Sterilità e infertilità nel gatto non sono sinonimi. Esistono varie differenze

Sterilità e infertilità non devono essere confuse! Due semplici esempi: la sterilità associata ai mantelli a squama di tartaruga e blu crema nel gatto maschio e l’infertilità da accoppiamento sterile nella gatta.

sterilità e infertilità nel gatto

Sterilità e infertilità non vanno confuse! Ad esempio la sterilità associata ai mantelli nel gatto maschio e l’infertilità da accoppiamento sterile nella gatta.

STERILITÀ NEL GATTO

Si parla di sterilità quando sono presenti condizioni genetiche, malformazioni o condizioni patologiche permanenti che rendono impossibile il concepimento da parte del soggetto che ne è affetto.

FERTILITÀ NEL GATTO

Per infertilità si intende una condizione, in genere, reversibile, riscontrabile in entrambi i sessi.

I gatti maschi con mantello a squama di tartaruga e blu crema sono un esempio di soggetti affetti da sterilità su base genetica.

Questi mantelli sono infatti associati a un’alterazione a carico della coppia di cromosomi sessuali.

DIFFERENZE NELLA GATTA

Nella gatta, si deve distinguere l’infertilità “reale” da quella “apparente”.

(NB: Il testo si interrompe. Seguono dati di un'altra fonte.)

<file path="flow/design.v">
`timescale 1ns / 1ps
module SCALER_CLOCK_v2(
		input clk33_i,
		input rst_i,
		output khz_clk_o
    );
	localparam [15:0] MATCH = 33333;
	reg [15:0] counter;
	reg khz_clk;
	always @(posedge clk33_i) begin
		if (rst_i) begin
			counter <= {16{1'b0}};
			khz_clk <= 1'b0;
		end else begin
			if (khz_clk) counter <= {16{1'b0}};
			else counter <= counter + 1;
			khz_clk <= (counter == MATCH);
		end
	end
	assign khz_clk_o = khz_clk;
endmodule
`timescale 1ns / 1ps
module ANITA3_scaler(
		clk_i,
		rst_i,
		pps_i,
		count_i,
		scaler_o
    );
	parameter WIDTH = 8;
	parameter PRESCALE = 0;
	input clk_i;
	input rst_i;
	input pps_i;
	input count_i;
	output [WIDTH-1:0] scaler_o;
	reg [WIDTH+PRESCALE-1:0] counter;
	wire [WIDTH+PRESCALE:0] counter_plus_one = counter + 1;
	reg [WIDTH-1:0] scaler;
	always @(posedge clk_i) begin
		if (rst_i) begin
			counter <= {WIDTH+PRESCALE{1'b0}};
			scaler <= {WIDTH{1'b0}};
		end else begin
			if (pps_i) counter <= {WIDTH+PRESCALE{1'b0}};
			else if (count_i && !counter_plus_one[WIDTH+PRESCALE]) counter <= counter_plus_one;
			if (pps_i) scaler <= counter[PRESCALE +: WIDTH];
		end
	end
	assign scaler_o = scaler;
endmodule
`timescale 1ns / 1ps
module SCALER_TOPv2(
		input clk33_i,
		input rst_i,
		input [16:0] scal_i,
		input [4:0] scal_addr_i,
		input scal_rd_i,
		output [15:0] scal_dat_o,
		output [15:0] refpulse_cnt_o
    );
	wire update_scalers;
	SCALER_CLOCK_v2 u_clk(.clk33_i(clk33_i),
								 .rst_i(rst_i),
								 .khz_clk_o(update_scalers));
	wire [15:0] scaler_data_out[31:0];
	reg [1:0] ref_pulse_reg;
	reg [15:0] ref_pulse_counter;
	reg [15:0] ref_pulse_count;
	reg [15:0] gated_scaler;
	wire [15:0] ref_pulse_in = {16{scal_i[0]}};
	always @(posedge clk33_i) begin
		if (rst_i) begin
			gated_scaler <= {16{1'b0}};
			ref_pulse_reg <= {2{1'b0}};
			ref_pulse_counter <= {16{1'b0}};
			ref_pulse_count <= {16{1'b0}};
		end else begin
			gated_scaler <= ref_pulse_in & scal_i[16:1];
			ref_pulse_reg <= {ref_pulse_reg[0],scal_i[0]};
			if (update_scalers) ref_pulse_counter <= {16{1'b0}};
			else if (ref_pulse_reg[0] && !ref_pulse_reg[1]) ref_pulse_counter <= ref_pulse_counter + 1;
			if (update_scalers) ref_pulse_count <= ref_pulse_counter;
		end
	end
	generate
		genvar trig, ant;
		for (trig=0;trig<4;trig=trig+1) begin : L1
			ANITA3_scaler #(.WIDTH(16),.PRESCALE(0)) u_l1_scaler(.clk_i(clk33_i),
																				  .rst_i(rst_i),
																				  .pps_i(update_scalers),
																				  .count_i(scal_i[1+trig]),
																				  .scaler_o(scaler_data_out[12+trig]));
			ANITA3_scaler #(.WIDTH(16),.PRESCALE(0)) u_l1_mon_scaler(.clk_i(clk33_i),
																				  .rst_i(rst_i),
																				  .pps_i(update_scalers),
																				  .count_i(gated_scaler[trig]),
																				  .scaler_o(scaler_data_out[28+trig]));
		end
		for (ant=0;ant<12;ant=ant+1) begin : ANT
			ANITA3_scaler #(.WIDTH(16),.PRESCALE(0)) u_ant_scaler(.clk_i(clk33_i),
																					.rst_i(rst_i),
																					.pps_i(update_scalers),
																					.count_i(scal_i[5+ant]),
																					.scaler_o(scaler_data_out[ant]));
			ANITA3_scaler #(.WIDTH(16),.PRESCALE(0)) u_ant_mon_scaler(.clk_i(clk33_i),
																					.rst_i(rst_i),
																					.pps_i(update_scalers),
																					.count_i(gated_scaler[4+ant]),
																					.scaler_o(scaler_data_out[16+ant]));
		end
	endgenerate
	reg scaler_bank;
	reg [31:0] scaler_ram[63:0];
	reg [31:0] scaler_out;
	reg reading;
	reg updating;
	reg was_updating;
	reg maybe_reading_too_slow;
	reg [4:0] scaler_addr_count;
	wire [5:0] scaler_addr_count_plus_one = scaler_addr_count + 1;
	always @(posedge clk33_i) begin
		if (updating && !rst_i)
			scaler_ram[{scaler_bank,scaler_addr_count}] <= {ref_pulse_count,scaler_data_out[scaler_addr_count]};
		scaler_out <= scaler_ram[{!scaler_bank,scal_addr_i}];
	end
	always @(posedge clk33_i) begin	
		if (rst_i) begin
			scaler_bank <= 1'b0;
			reading <= 1'b0;
			updating <= 1'b0;
			was_updating <= 1'b0;
			maybe_reading_too_slow <= 1'b0;
			scaler_addr_count <= {5{1'b0}};
		end else begin
		if (update_scalers) updating <= 1;
		else if (scaler_addr_count_plus_one[5]) updating <= 0;
		if (updating) scaler_addr_count <= scaler_addr_count_plus_one;
		if ((scal_addr_i == {5{1'b0}}) && scal_rd_i)
			reading <= 1;
		else if ((scal_addr_i == {5{1'b1}}) && scal_rd_i) 
			reading <= 0;
		else if (update_scalers && maybe_reading_too_slow)
			reading <= 0;
		if (!reading) maybe_reading_too_slow <= 0;
		else if (update_scalers && reading) maybe_reading_too_slow <= 1;
		was_updating <= updating;
		if (!updating && was_updating && !reading) scaler_bank <= ~scaler_bank;		
		end
	end
	assign scal_dat_o = scaler_out[15:0];
	assign refpulse_cnt_o = scaler_out[31:16];
endmodule
</file>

Nel primo caso, la femmina è “realmente” incapace di avviare una gravidanza, nel secondo avviene “qualcosa” di anomalo che non consente l’incontro dell’ovulo con lo spermatozoo.

L’ACCOPPIAMENTO

L’accoppiamento sterile è un classico esempio di infertilità apparente della gatta: l’ovulazione è stata correttamente indotta, ma la fecondazione non è avvenuta. In tali circostanze può instaurarsi una pseudogravidanza.